* INSTRUCTIONS TO FOLLOW: Look below for the line that contains "<<< v55, line 15", then copy it and each following line exactly, through and including the line that contains "- Diff v38 ->".

* RECORD EXCERPTS:
Source: an optimization exercise on an open RTL-to-GDS flow (aim: small area, a short achievable clock period and few clock cycles per item). Production flows keep margins and buffers that such runs may drop.
Only simulation tests tie the RTL to the original design; equivalence was not proved.
Power and IR drop assume default switching activity.

v55:
// sorted_stream_merge_core
module sorted_stream_merge_core (
  input  logic        clk,
  input  logic        rst,
  input  logic        push_valid,
  output logic        push_ready,
  input  logic [33:0] push_data,
  output logic        merge_valid,
  input  logic        merge_ready,
  output logic [34:0] merge_data
);
Size in the first run: about 2500 cells after synthesis, roughly 710 flip-flops, roughly 75 I/O pins.
clock: 8.0 ns
lec_check: 0
cap_margin: 20
core_margin: 2
core_utilization: 40
cts_cluster_diameter: 60
cts_cluster_size: 20
place_density: 0.6
setup_slack_margin: 5.0
slew_margin: 20
run.sh (not shown) runs the stock make flow with config.mk's settings and CLKGATE_MAP_FILE= SYNTH_SCRIPT=/design/flow/synth_recipe.tcl, a recipe that flattens the netlist after the stock synthesis.
Testbench counts of v55, summed over its fixed seeds: cycles 5,128, items 4,231.
Setup changes, v55 to v38
-- flow/config.mk --
<<< v55, line 15
export SLEW_MARGIN = 20
>>> v38, line 15
export SLEW_MARGIN = 20
export TNS_END_PERCENT = 10
v38 | status: complete | timing, DRC, antenna: pass
Summary of v38 over v55: multi-input gate share of the layout cell area saw a decrease, area share of and/or/nand/nor cells after synthesis stayed essentially flat, routed metal-1 wirelength fell by 2500 um.
> inputs changed (v38 -> v13)
-- flow/config.mk --
<<< v38, line 15
export SLEW_MARGIN = 20
export TNS_END_PERCENT = 10
>>> v13, line 15
export SLEW_MARGIN = 20
export TNS_END_PERCENT = 2
Findings:
- Looking at v38 and v13, the sequential share of cell area is a wash.
- Between v38 and v13, the difference in total chip power is negligible.
- Diff v38 -> v13: non-clock buffer count now sits lower, cell area now sits at about the same level.

========
build 37:
sorted_stream_merge_core, a different RTL version from the one above (not shown whole).
Size: roughly 740 flip-flops.
// sorted_stream_merge_core
module sorted_stream_merge_core (
  input  logic        clk,
  input  logic        rst,
  input  logic        push_valid,
  output logic        push_ready,
  input  logic [33:0] push_data,
  output logic        merge_valid,
  input  logic        merge_ready,
  output logic [34:0] merge_data
);
export LEC_CHECK = 0
export CAP_MARGIN = 20
export CORE_MARGIN = 2
export CORE_UTILIZATION = 40
export CTS_BUF_LIST = sky130_fd_sc_hd__clkbuf_8
export CTS_CLUSTER_DIAMETER = 50
export CTS_CLUSTER_SIZE = 12
export PLACE_DENSITY = 0.6
export SETUP_SLACK_MARGIN = 4.85
export SLEW_MARGIN = 20
export TNS_END_PERCENT = 2
create_clock -name core_clock -period 8.0 [get_ports {clk}]
Build 37: PASS, flow complete, no timing, DRC or antenna violations
Testbench counts of build 37, summed over its fixed seeds: cycles 5,128, items 4,231.
What follows belongs to an exercise in optimizing a design on an open flow for small area, a short achievable clock period and few clock cycles per item; a production flow would make more cautious choices. The RTL was checked by simulation tests, not by an equivalence proof against the original design. Power is estimated from default activity; no workload was simulated.

==> exp/zinc: inputs <==
// running_mean_deviation_reliability
module running_mean_deviation_reliability (
  input  logic               clk,
  input  logic               rst,
  input  logic               in_valid,
  output logic               in_ready,
  input  logic signed [31:0] sample,
  output logic               out_valid,
  input  logic               out_ready,
  output logic signed [31:0] mean,
  output logic        [31:0] abs_deviation,
  output logic        [22:0] reliability,
  output logic        [15:0] count,
  output logic               overflow
);
Settings: LEC_CHECK=0, CAP_MARGIN=20, CORE_MARGIN=2, CORE_UTILIZATION=58, SETUP_SLACK_MARGIN=2.9, SLEW_MARGIN=20, TNS_END_PERCENT=10; clock period 8.0 ns.
run.sh (not shown) runs the stock make flow with config.mk's settings and CLKGATE_MAP_FILE= SYNTH_SCRIPT=/design/flow/synth_recipe.tcl, a recipe that flattens the netlist after the stock synthesis.
==> exp/lagoon (differences from exp/zinc) <==
--- a/flow/design.v
+++ b/flow/design.v
@@ -1144,27 +1144,32 @@
   logic [17:0] mq_r_sum;
   logic        mq_r_co;
   logic [31:0] mq_q_a;
   logic [31:0] mq_q_b;
   logic [31:0] mq_q_sum;
   logic        mq_q_co;
-  logic [31:0] mq_q;
   logic [15:0] mcn_in;
   logic [15:0] mcn_r3;
   logic [15:0] mcn_r2;
   logic [15:0] mcn_r1;
   logic [15:0] mcn_r0;
-  logic [31:0] mnew_a;
-  logic [31:0] mnew_b;
-  logic [31:0] mnew_sum;
-  logic        mnew_co;
   logic        mc_v;
-  logic [31:0] mc_new;
+  logic [31:0] mc_q;
   logic [15:0] mc_cnt;
+  logic        mc_neg;
   logic [31:0] mc_s;
   logic        mc_ovf;
+  logic [31:0] en__a;
+  logic [31:0] en__b;
+  logic [31:0] en__sum;
+  logic        en__co;
+  logic        e1_v;
+  logic [31:0] e1_new;
+  logic [31:0] e1_s;
+  logic [15:0] e1_cnt;
+  logic        e1_ovf;
   logic [15:0] e_dvs;
   logic        en_z0;
   logic [15:0] en_n0;
   logic        en_z1;
   logic [15:0] en_n1;
   logic        en_z2;
@@ -3086,13 +3091,16 @@
   logic [31:0] qml_in;
   logic [31:0] qml_r4;
   logic [31:0] qml_r3;
   logic [31:0] qml_r2;
   logic [31:0] qml_r1;
   logic [31:0] qml_r0;
+  logic        h_v;
   logic [22:0] h_add;
+  logic [31:0] h_mld;
+  logic [31:0] h_new;
   logic [15:0] g_n;
   logic        g_isfirst;
   logic        g_isovf;
   logic [15:0] g_cntn;
   logic        gn_z0;
   logic [15:0] gn_n0;
@@ -5140,62 +5148,75 @@
   assign mq_r_a = m11_ws;
   assign mq_r_b = m11_wc;
   rmdr_add #(.W(18)) u_mq_r (.a(mq_r_a), .b(mq_r_b), .ci(1'b0), .s(mq_r_sum), .co(mq_r_co));
   assign mq_q_a = m11_dq;
   assign mq_q_b = ~m11_qn;
   rmdr_add #(.W(32)) u_mq_q (.a(mq_q_a), .b(mq_q_b), .ci(~mq_r_sum[17]), .s(mq_q_sum), .co(mq_q_co));
-  assign mq_q = mq_q_sum;
   assign mcn_in = {1'b1, m11_d};
   assign mcn_r3 = m11_sh[3] ? {8'd0, mcn_in[15:8]} : mcn_in;
   assign mcn_r2 = m11_sh[2] ? {4'd0, mcn_r3[15:4]} : mcn_r3;
   assign mcn_r1 = m11_sh[1] ? {2'd0, mcn_r2[15:2]} : mcn_r2;
   assign mcn_r0 = m11_sh[0] ? {1'd0, mcn_r1[15:1]} : mcn_r1;
-  assign mnew_a = mq_q ^ {32{m11_neg}};
-  assign mnew_b = 32'd0;
-  rmdr_add #(.W(32)) u_mnew (.a(mnew_a), .b(mnew_b), .ci(m11_neg), .s(mnew_sum), .co(mnew_co));
   always_ff @(posedge clk) begin
     if (rst) begin
       mc_v <= 1'b0;
     end else if (adv) begin
       mc_v <= m11_v;
     end
     if (adv && m11_v) begin
-      mc_new <= mnew_sum;
+      mc_q <= mq_q_sum;
       mc_cnt <= mcn_r0;
+      mc_neg <= m11_neg;
       mc_s <= m11_s;
       mc_ovf <= m11_ovf;
     end
   end
-  assign e_dvs = (mc_cnt == 16'd1) ? 16'd1 : (mc_cnt - 16'd1);
+  assign en__a = mc_q ^ {32{mc_neg}};
+  assign en__b = 32'd0;
+  rmdr_add #(.W(32)) u_en_ (.a(en__a), .b(en__b), .ci(mc_neg), .s(en__sum), .co(en__co));
+  always_ff @(posedge clk) begin
+    if (rst) begin
+      e1_v <= 1'b0;
+    end else if (adv) begin
+      e1_v <= mc_v;
+    end
+    if (adv && mc_v) begin
+      e1_new <= en__sum;
+      e1_s <= mc_s;
+      e1_cnt <= mc_cnt;
+      e1_ovf <= mc_ovf;
+    end
+  end
+  assign e_dvs = (e1_cnt == 16'd1) ? 16'd1 : (e1_cnt - 16'd1);
   assign en_z0 = e_dvs[15:8] == 8'd0;
   assign en_n0 = en_z0 ? {e_dvs[7:0], 8'd0} : e_dvs;
   assign en_z1 = en_n0[15:12] == 4'd0;
   assign en_n1 = en_z1 ? {en_n0[11:0], 4'd0} : en_n0;
   assign en_z2 = en_n1[15:14] == 2'd0;
   assign en_n2 = en_z2 ? {en_n1[13:0], 2'd0} : en_n1;
   assign en_z3 = en_n2[15:15] == 1'd0;
   assign en_n3 = en_z3 ? {en_n2[14:0], 1'd0} : en_n2;
   assign en_sh = {en_z0, en_z1, en_z2, en_z3};
-  assign ead_1_a = {mc_new[31], mc_new};
-  assign ead_1_b = ~{mc_s[31], mc_s};
+  assign ead_1_a = {e1_new[31], e1_new};
+  assign ead_1_b = ~{e1_s[31], e1_s};
   rmdr_add #(.W(33)) u_ead_1 (.a(ead_1_a), .b(ead_1_b), .ci(1'b1), .s(ead_1_sum), .co(ead_1_co));
-  assign ead_2_a = {mc_s[31], mc_s};
-  assign ead_2_b = ~{mc_new[31], mc_new};
+  assign ead_2_a = {e1_s[31], e1_s};
+  assign ead_2_b = ~{e1_new[31], e1_new};
   rmdr_add #(.W(33)) u_ead_2 (.a(ead_2_a), .b(ead_2_b), .ci(1'b1), .s(ead_2_sum), .co(ead_2_co));
   always_ff @(posedge clk) begin
     if (rst) begin
       e_v <= 1'b0;
     end else if (adv) begin
-      e_v <= mc_v;
+      e_v <= e1_v;
     end
-    if (adv && mc_v) begin
-      e_new <= mc_new;
+    if (adv && e1_v) begin
+      e_new <= e1_new;
       e_ad <= (ead_1_sum[32] ? ead_2_sum[31:0] : ead_1_sum[31:0]);
       e_sh <= en_sh;
       e_d <= en_n3[14:0];
-      e_ovf <= mc_ovf;
+      e_ovf <= e1_ovf;
     end
   end
   assign dds_a = dd_dsum;
   assign dds_b = {16'd0, e_ad};
   rmdr_add #(.W(48)) u_dds (.a(dds_a), .b(dds_b), .ci(1'b0), .s(dds_sum), .co(dds_co));
   always_ff @(posedge clk) begin
@@ -7272,13 +7293,24 @@
   assign qml_in = {~q8_zero, q8_d};
   assign qml_r4 = q8_sh[4] ? {16'd0, qml_in[31:16]} : qml_in;
   assign qml_r3 = q8_sh[3] ? {8'd0, qml_r4[31:8]} : qml_r4;
   assign qml_r2 = q8_sh[2] ? {4'd0, qml_r3[31:4]} : qml_r3;
   assign qml_r1 = q8_sh[1] ? {2'd0, qml_r2[31:2]} : qml_r2;
   assign qml_r0 = q8_sh[0] ? {1'd0, qml_r1[31:1]} : qml_r1;
-  assign h_add = q8_zero ? HUNDRED : (q8_lt ? hqf_sum : 23'd0);
+  always_ff @(posedge clk) begin
+    if (rst) begin
+      h_v <= 1'b0;
+    end else if (adv) begin
+      h_v <= q8_v;
+    end
+    if (adv && q8_v) begin
+      h_add <= q8_zero ? HUNDRED : (q8_lt ? hqf_sum : 23'd0);
+      h_mld <= qml_r0;
+      h_new <= q8_new;
+    end
+  end
   assign g_isfirst = g_n == 16'd0;
   assign g_isovf = g_n == 16'hFFFF;
   assign g_cntn = g_isovf ? g_n : (g_n + 16'd1);
   assign gn_z0 = g_cntn[15:8] == 8'd0;
   assign gn_n0 = gn_z0 ? {g_cntn[7:0], 8'd0} : g_cntn;
   assign gn_z1 = gn_n0[15:12] == 4'd0;
@@ -7293,24 +7325,24 @@
   rmdr_add #(.W(40)) u_grs (.a(grs_a), .b(grs_b), .ci(1'b0), .s(grs_sum), .co(grs_co));
   always_ff @(posedge clk) begin
     if (rst) begin
       g_v <= 1'b0;
       g_rsum <= '0;
     end else if (adv) begin
-      g_v <= q8_v;
-      if (q8_v && !g_isovf && !g_isfirst) g_rsum <= grs_sum;
+      g_v <= h_v;
+      if (h_v && !g_isovf && !g_isfirst) g_rsum <= grs_sum;
     end
-    if (adv && q8_v) begin
+    if (adv && h_v) begin
       g_sh <= gn_sh;
       g_d <= gn_n3[14:0];
-      g_mld <= qml_r0;
-      g_new <= g_isfirst ? 32'd0 : q8_new;
+      g_mld <= h_mld;
+      g_new <= g_isfirst ? 32'd0 : h_new;
       g_ovf <= g_isovf;
     end
     if (rst) g_n <= '0;
-    else if (adv && q8_v && !g_isovf) g_n <= g_n + 16'd1;
+    else if (adv && h_v && !g_isovf) g_n <= g_n + 16'd1;
   end
   assign rx_in = g_rsum[38:0];
   assign rx_l3 = g_sh[3] ? {rx_in[30:0], 8'd0} : rx_in;
   assign rx_l2 = g_sh[2] ? {rx_l3[34:0], 4'd0} : rx_l3;
   assign rx_l1 = g_sh[1] ? {rx_l2[36:0], 2'd0} : rx_l2;
   assign rx_l0 = g_sh[0] ? {rx_l1[37:0], 1'd0} : rx_l1;
- CORE_UTILIZATION: 58 -> 55
- SETUP_SLACK_MARGIN: 2.9 -> 3.3
- TNS_END_PERCENT: 10 -> not set
==> summary.txt <==
item                                                                  exp/zinc               exp/lagoon
Run status                                             complete, no violations  complete, no violations
Share of post-route cells with drive strength above 1                    10.7%                    18.8%
Leak Pwr                                                                167 nW                   173 nW
Total met3 wirelength after detailed routing                         29,300 um                30,600 um
Critical Path End                                                   g_rsum[16]                    d6_qm
Unique masters post-synth                                                  104                      107
Count of clock tree sinks                                                6,792                    6,963
Overall die height                                                      803 um                   830 um
Power Combinational                                                    3.07 mW                  3.66 mW
Detailed-route wire length                                          786,000 um               897,000 um
Max stage delay cell, worst path                                          fa_2                     fa_1
Number of enable flip-flop cells after synthesis                         6,574                    6,743
Startpoint of the most critical hold path                            d9_qn[10]               r7_new[24]
Overall die width                                                       803 um                   830 um
Global-route wire length before repair                            1,240,000 um             1,350,000 um
Placer's final routability congestion estimate                           0.883                    0.896
Multi-input gate share of total cell area                                36.6%                    36.6%
Maximum net fanout on the critical path                                      2                        5
Clock tree buffer count of the final layout                                848                      873
Testbench counts of exp/zinc, summed over its fixed seeds: cycles 2,800, items 2,400.
Testbench counts of exp/lagoon, summed over its fixed seeds: cycles 2,816, items 2,400.

==> separate check: timing with driven ports <==
The results above use ideal ports. As a check the final layouts listed here were re-extracted and re-timed, cells and wires unchanged. Step 1, drivers: a clkbuf_16 drives clk and a buf_2 each remaining input, both assumed. Step 2 adds t to the input delays and takes it off the output delays; t is the mean of the earliest and latest rising clock arrival at the registers after step 1. Input paths then give back, and output paths get back, about the clock's delay inside the block. Slacks: ideal ports / drivers / drivers and shift; pairs: ideal ports / drivers.
run	shift t [ns]	setup slack, ns	worst hold slack (ns)	clock arrival spread, ns	slew at the worst register clock pin (ns)
exp/zinc	1.249	2.151 / 2.151 / 2.151	0.378 / 0.378 / 0.378	0.097 / 0.098	0.07 / 0.07
exp/lagoon	1.282	2.923 / 2.923 / 2.923	0.351 / 0.351 / 0.351	0.093 / 0.093	0.07 / 0.07
After both steps setup and hold are still met in every run listed.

* SOLVED PROBLEM:
<<< v55, line 15
export SLEW_MARGIN = 20
>>> v38, line 15
export SLEW_MARGIN = 20
export TNS_END_PERCENT = 10
v38 | status: complete | timing, DRC, antenna: pass
Summary of v38 over v55: multi-input gate share of the layout cell area saw a decrease, area share of and/or/nand/nor cells after synthesis stayed essentially flat, routed metal-1 wirelength fell by 2500 um.
> inputs changed (v38 -> v13)
-- flow/config.mk --
<<< v38, line 15
export SLEW_MARGIN = 20
export TNS_END_PERCENT = 10
>>> v13, line 15
export SLEW_MARGIN = 20
export TNS_END_PERCENT = 2
Findings:
- Looking at v38 and v13, the sequential share of cell area is a wash.
- Between v38 and v13, the difference in total chip power is negligible.
- Diff v38 -> v13: non-clock buffer count now sits lower, cell area now sits at about the same level.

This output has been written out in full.